Valducci «Siamo un partito del ’900, serve più coinvolgimento»

«Il Pdl appare come un partito del Novecento, più che come una forza orientata al futuro, ma questo non è un problema di uomini», ma di «modus operandi». Mario Valducci, presidente della commissione Attività produttive della Camera e uno dei pionieri di Forza Italia, affronta le principali questioni che in questi giorni agitano il partito di maggioranza relativa.

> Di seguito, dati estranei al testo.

==> src/rtl/orion_mem_arbiter.sv <==
// Two-requester arbiter sharing one memory port between instruction fetch (I) and load/store (D).
// D has priority; a saturating streak counter hands the port to a waiting I after MAX_D_STREAK D grants.
module orion_mem_arbiter #(
  parameter int ADDRW        = 32,
  parameter int DATAW        = 32,
  parameter int MAX_D_STREAK = 4
) (
  input  logic                 clk,
  input  logic                 rst,
  input  logic [ADDRW-1:0]     i_addr,
  input  logic                 i_valid,
  output logic [DATAW-1:0]     i_rdata,
  output logic                 i_ack,
  input  logic [ADDRW-1:0]     d_addr,
  input  logic                 d_valid,
  input  logic [DATAW-1:0]     d_wdata,
  input  logic [DATAW/8-1:0]   d_mask,
  input  logic                 d_we,
  output logic [DATAW-1:0]     d_rdata,
  output logic                 d_ack,
  output logic [ADDRW-1:0]     m_addr,
  output logic                 m_valid,
  output logic [DATAW-1:0]     m_wdata,
  output logic [DATAW/8-1:0]   m_mask,
  output logic                 m_we,
  input  logic [DATAW-1:0]     m_rdata,
  input  logic                 m_ack,
  output logic                 busy
);

  localparam int MASKW = DATAW / 8;
  localparam int SW    = $clog2(MAX_D_STREAK + 1);

  typedef enum logic [1:0] {IDLE, GNT_I, GNT_D} state_t;

  state_t          r_state;
  state_t          w_next_state;
  logic [SW-1:0]   r_streak;
  logic            w_arb;
  logic            w_cand_i;
  logic            w_cand_d;
  logic            w_streak_full;
  logic            w_pick_i;
  logic            w_pick_d;

  // A port being acked this cycle still shows its old valid, so it is not a candidate.
  assign w_arb         = (r_state == IDLE) | m_ack;
  assign w_cand_i      = i_valid & (r_state != GNT_I);
  assign w_cand_d      = d_valid & (r_state != GNT_D);
  assign w_streak_full = (r_streak == SW'(MAX_D_STREAK));
  assign w_pick_i      = w_arb & w_cand_i & (~w_cand_d | w_streak_full);
  assign w_pick_d      = w_arb & w_cand_d & ~w_pick_i;

  // NOTE: sequential state uses non-blocking assignments so every flop samples pre-edge values.
  always_ff @(posedge clk or posedge rst) begin
    if (rst) r_state <= IDLE;
    else     r_state <= w_next_state;
  end

  // NOTE: default assignment first so no path leaves the output unassigned (no latch).
  always_comb begin
    w_next_state = r_state;
    if (w_arb) begin
      if (w_pick_d)      w_next_state = GNT_D;
      else if (w_pick_i) w_next_state = GNT_I;
      else               w_next_state = IDLE;
    end
  end

  always_comb begin
    i_ack   = m_ack & (r_state == GNT_I);
    d_ack   = m_ack & (r_state == GNT_D);
    i_rdata = m_rdata;
    d_rdata = m_rdata;
    busy    = (r_state != IDLE);
  end

  // Memory request registers only load at an arbitration point, so requester changes mid-grant are ignored.
  always_ff @(posedge clk or posedge rst) begin
    if (rst) begin
      m_valid <= 1'b0;
      m_addr  <= '0;
      m_wdata <= '0;
      m_mask  <= '0;
      m_we    <= 1'b0;
    end else if (w_arb) begin
      if (w_pick_d) begin
        m_valid <= 1'b1;
        m_addr  <= d_addr;
        m_wdata <= d_wdata;
        m_mask  <= d_mask;
        m_we    <= d_we;
      end else if (w_pick_i) begin
        m_valid <= 1'b1;
        m_addr  <= i_addr;
        m_wdata <= '0;
        m_mask  <= {MASKW{1'b1}};
        m_we    <= 1'b0;
      end else begin
        m_valid <= 1'b0;
      end
    end
  end

  always_ff @(posedge clk or posedge rst) begin
    if (rst) begin
      r_streak <= '0;
    end else if (w_pick_d) begin
      if (!i_valid)           r_streak <= '0;
      else if (!w_streak_full) r_streak <= r_streak + SW'(1);
    end else if (w_pick_i) begin
      r_streak <= '0;
    end
  end

endmodule

==> config.mk <==
export PLATFORM = sky130hd
export DESIGN_NAME = orion_mem_arbiter
export DESIGN_NICKNAME = d
export VERILOG_FILES = /design/src/rtl/orion_mem_arbiter.sv
export SDC_FILE = /design/constraint.sdc
export NUM_CORES = 1
export LEC_CHECK = 0
export CAP_MARGIN = 10
export CORE_AREA = 2 2 105 107
export DETAILED_ROUTE_END_ITERATION = 16
export DIE_AREA = 0 0 107 109
export HOLD_SLACK_MARGIN = 0.08
export PLACE_DENSITY = 0.88
export REMOVE_ABC_BUFFERS = 1
export SLEW_MARGIN = 20
export SYNTH_ARGS = -nofsm -noshare
export SYNTH_HDL_FRONTEND = slang
export SYNTH_SLANG_ARGS = --single-unit
==> constraint.sdc <==
create_clock -name clk -period 3.3 [get_ports clk]
set_input_delay 0.33 -clock clk [delete_from_list [all_inputs] [get_ports clk]]
set_output_delay 0.33 -clock clk [all_outputs]
set_load 0.005 [all_outputs]
# Word level (Yosys, flattened, before mapping)
# Cells that the tools add are included.
[op_classes]
add_sub_neg = 1
eq_ne = 6
mux = 16
bitwise_logic = 12
n_reduce_logical = 5
[op_table]
columns = ["operator", "n"]
rows = [
  ["32-bit two-way mux", 4],
  ["3-bit two-way mux", 4],
  ["1-bit bitwise AND", 8],
  ["4-bit two-way mux", 2],
  ["1-bit two-way mux", 5],
  ["2-bit AND reduction", 2],
  ["2-bit nonzero test", 2],
  ["3-bit by 1-bit adder with 3-bit output (second input constant)", 1],
  ["3-bit == test (second input constant)", 1],
  ["3-bit != test (second input constant)", 1],
  ["2-bit by 1-bit == test with 1-bit output (second input constant)", 1],
  ["2-bit == test (second input constant)", 1],
  ["2-bit logical NOT", 1],
  ["2-bit two-way mux", 1],
  ["2-bit by 1-bit != test with 1-bit output (second input constant)", 1],
  ["2-bit != test (second input constant)", 1],
  ["1-bit NOT", 2],
  ["1-bit OR", 2],
]
[totals]
regBits = 75
in_bits = 138
output_inout_bits = 137
elab_cells = 47

# Logic depth before layout (Yosys ltp)
[logic_depth]
ltp_word = 9
depth_mapped = 7
mapped_depth_nobuf = 6

# Least setup slack after synthesis
# OpenSTA, ideal clock, no wires.
[synth_path]
path_kind = "flip-flop to flip-flop"
startpoint = "reg r_streak[0]"
endpoint = "reg m_addr[0]"
setup_ns = 0.074
arrival_time_ns = 1.844
required_ns = 3.226
path_slack_ns = 1.382
path_stages_with_launch = 8
n_path_buf = 1
synth_period_minus_slack_ns = 1.918
path_cell_list = "dfrtp_1 inv_1 ha_1 and4b_1 a2111oi_4 buf_6 a22oi_2 o21ai_2"
[synth_between]
elab_chain_cells = 7
word_cells_on_any_way = 8
cone_classes = "eq/ne: 1; mux: 1; bitwise: 4; reduce/logical: 2"
[synth_lines]
columns = ["element", "line", "text"]
rows = [
  ["start, declared", "38", "logic [SW-1:0] r_streak;"],
  ["start signal, assigned", "110", "else if (!w_streak_full) r_streak <= r_streak + SW'(1);"],
  ["3-bit == test *", "50", "assign w_streak_full = (r_streak == SW'(MAX_D_STREAK));"],
  ["1-bit OR *", "51", "assign w_pick_i = w_arb & w_cand_i & (~w_cand_d | w_streak_full);"],
  ["1-bit bitwise AND *", "51", ""],
  ["1-bit NOT", "52", "assign w_pick_d = w_arb & w_cand_d & ~w_pick_i;"],
  ["1-bit bitwise AND", "52", ""],
  ["2-bit nonzero test (no line)", "-", ""],
  ["2-bit AND reduction (no line)", "-", ""],
  ["end signal, assigned", "89", "m_addr <= d_addr;"],
  ["end signal, assigned", "95", "m_addr <= i_addr;"],
  ["end, declared", "21", "output logic [ADDRW-1:0] m_addr,"],
]
# Every way passes the cells marked *; elsewhere a longest branch is shown, timed or not.
# A chain may end at the register's enable or synchronous reset.

# Worst setup path after layout
[layout_path]
startpoint = "reg r_streak[0]"
endpoint = "reg m_addr[15]"
# Same word-level chain as after synthesis.

==> results.json <==
{
  "fill_cells": 918,
  "worst_slack_ps": 1040,
  "vias_per_cell": 5.21,
  "grt_pass1_vias": 3178,
  "rsz0062_at_grt": "no",
  "tritoncts": "done",
  "wl_um": 13900,
  "cts.reportedPaths.clkPinSlew_ps": 80,
  "cts_buffers": 9,
  "drtIter0Drc": 210,
  "reg2reg_setup_slack_ps": 1040,
  "crit_start": "r_streak[0]",
  "worstMarginPinSlew_ps": 599,
  "cap_violations": 0,
  "end_kind": "flip-flop",
  "max_slew_margin_pct": 60.1,
  "die_w_um": 107,
  "worstPathBufferInverterCount": 2,
  "critPathCapture": "m_addr[15]",
  "post-cts-setup-buffers": 0,
  "drtAntennaViolNets": 0,
  "wl_per_cell_um": 23.4,
  "crit_type": "flip-flop to flip-flop",
  "reg2reg_to": "m_addr[15]",
  "core-area_um2": 10600,
  "ir_drop_v": 0.000440,
  "worst-path-stages": 7,
  "layout_common_cells": "178 x clkdlybuf4s50_1, 75 x dfrtp_1, 44 x inv_1",
  "fin_util_pct": 52.4,
  "drive_gt1_share_pct": 18.6,
  "preCtsSetupSlack_ps": 882,
  "layout_worst_path_cycle_share_pct": 68.4,
  "yosys_warnings": 0,
  "route.vias.total": 3106,
  "portBuffers": 178,
  "synth-seq-cells": 75,
  "mostFrequentLayoutCell": "clkdlybuf4s50_1",
  "grt_antenna_before_repair": 0,
  "ctsRootBufferMaster": "clkbuf_8",
  "crit_chain": "inv_1 -> ha_1 -> a21boi_1 -> and2b_1 -> o32a_2 -> buf_4 -> o21ai_2",
  "ys_seq_area_share_pct": 47.7,
  "num_rows": 38,
  "cts.sinks": 75,
  "avgSynthCellArea_um2": 11.6,
  "clock_path_buffers": 2,
  "syn_inst": 340,
  "grt_pass1_wl_um": 19800,
  "dpl.hpwl_um": 11100,
  "crit_family": "compound AO/OA/AOI/OAI gates",
  "arrival_ps": 2470,
  "grt.overflow.total": 0,
  "synth_area_leaders": "dfrtp_1 48%, buf_4 12%, a22oi_2 9.5%",
  "p_per_area_nw_per_um2": 871,
  "required_ps": 3520,
  "slowest_stage": "o32a_2",
  "grt_util_all_layers_pct": 23.9,
  "postCtsHoldBufs": 0,
  "async_flop_share_pct": 100,
  "period_needed_ps": 2260,
  "yosysTopAreaCellShare_pct": 47.7,
  "synth_area_um2": 3930,
  "synth_edf_count": 0,
  "die_y_um": 109,
  "clk_latency_ps": 330,
  "hold_viol_final": 0,
  "start_util_pct": 37.1,
  "status": "completed",
  "ioPinCount": 275,
  "setup_viol": 0,
  "slew_viol_final": 0,
  "whs_ps": 362,
  "synth_ff_type": "dfrtp_1",
  "hp-class": "input pin to async pin",
  "synth_top_area_cell": "dfrtp_1",
  "area_delta_synth_final_pct": 41.4,
  "n_antenna_cell": 0,
  "start_kind": "flip-flop",
  "timing.rr.start": "r_streak[0]",
  "drc_errors": 0,
  "gp_congestion": 0.835,
  "slowest_delay_ps": 550,
  "finalClockSkew_ps": 8.35,
  "ff_latch_area_um2": 1880,
  "die_area_um2": 11700,
  "multi_input_area_um2": 1260,
  "p_leak_nw": 2.42,
  "fmax_mhz": 443,
  "cp_max_fo": 21,
  "nets": 593,
  "cts_resized": 0,
  "h-tree-depth": 3,
  "dr.pass1.iters": 4,
  "synth.distinct_cells": 33,
  "tns_ps": 0,
  "reg2reg_depth": 7,
  "grt_max_degree": 71
}
sequential cells by signal (all words and copies together), names as in the netlist:
signal    cells
m_wdata      32
m_valid       1
m_mask        4
m_addr       32
r_state       2
r_streak      3
m_we          1
worst min-delay path by stage:
stage / from / endpoint / slack [ps]
after floorplan: m_ack / r_state[0] / 430
after detailed placement: m_wdata[26] / m_wdata[26] / 480
final: rst / m_wdata[19] / 360
after CTS: rst / m_wdata[21] / 370
after global routing: rst / r_state[1] / 390
after global placement: m_wdata[16] / m_wdata[16] / 480
layout make-up:
type                       instances  area share, %
clock inverter                     5           1.87
timing repair buffer             185           33.2
tap                              140           3.15
sequential                        75           33.8
multi-input combinational        137           22.7
clock buffer                       9           2.23
inverter                          45           3.06
cells in the mapped netlist (2+ instances only):
cell and n:
a21oi_1 3, a22o_1 34, a22oi_1 6, a22oi_2 30, and3_1 3, buf_2 3
buf_4 65, buf_6 11, clkbuf_1 4, dfrtp_1 75, ha_1 2, inv_1 45
nand2_1 6, nand3b_1 2, nor2_1 2, o21ai_1 2, o21ai_2 30, or2_1 2
cells by family (layout without fill, tap and decap cells):
| family | after synthesis | after routing | share of synthesized area, % |
|---|---|---|---|
| compound gates | 114 | 114 | 28.0 |
| fa+ha+maj | 2 | 2 | 0.636 |
| simple gates | 21 | 21 | 3.05 |
| buf+inv | 128 | 244 | 20.6 |
| flops | 75 | 75 | 47.7 |
report_power, final:
part	leakage, nW	switching (mW)	internal (mW)
combinational	1.38	0.948	1.38
sequential	0.931	0.319	1.38
clock	0.115	0.327	0.494
per-stage QoR:
step,std cells,power (mW),instance area (um^2)
2_1_floorplan,257,2.70,3290
5_1_grt,596,5.14,5560
3_5_place_dp,582,4.04,5330
4_1_cts,596,4.90,5560
3_3_place_gp,582,3.97,5330
6_report,596,4.85,5560
worst register-to-register path: stages, from the launching register on:
cell and delay (ps):
dfrtp_1 380, inv_1 80, ha_1 260, a21boi_1 280, and2b_1 190, o32a_2 550
buf_4 330, o21ai_2 70
metal layers:
layer  GRT usage [%]  share of wire (%)
met5            5.36               0.57
met1            24.5                 35
met4            7.61                2.1
met3            19.5                 19
met2            36.5                 44
(Power assumes the default switching activity.)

Innanzi tutto la questione della guida del movimento. «Penso che in questa fase, con le Regionali alle porte, i coordinatori nazionali del partito continueranno a lavorare, insieme con i coordinatori regionali, per preparare le elezioni, comporre le liste, evitando naturalmente l’inserimento di candidati chiacchierati». E ancora: «Non credo che ci saranno cambiamenti - è la convinzione di Valducci -. Le Regionali avranno comunque un risultato positivo e come ha dimostrato l’esperienza di questi anni Berlusconi è molto cauto prima di operare dei cambiamenti. Ad esempio, quando nel precedente governo ci fu l’avvicendamento fra Tremonti e Siniscalco, fu una decisione voluta da altri più che dal premier. E comunque il nostro sostegno e la nostra solidarietà nei confronti di Verdini sono fuori discussione».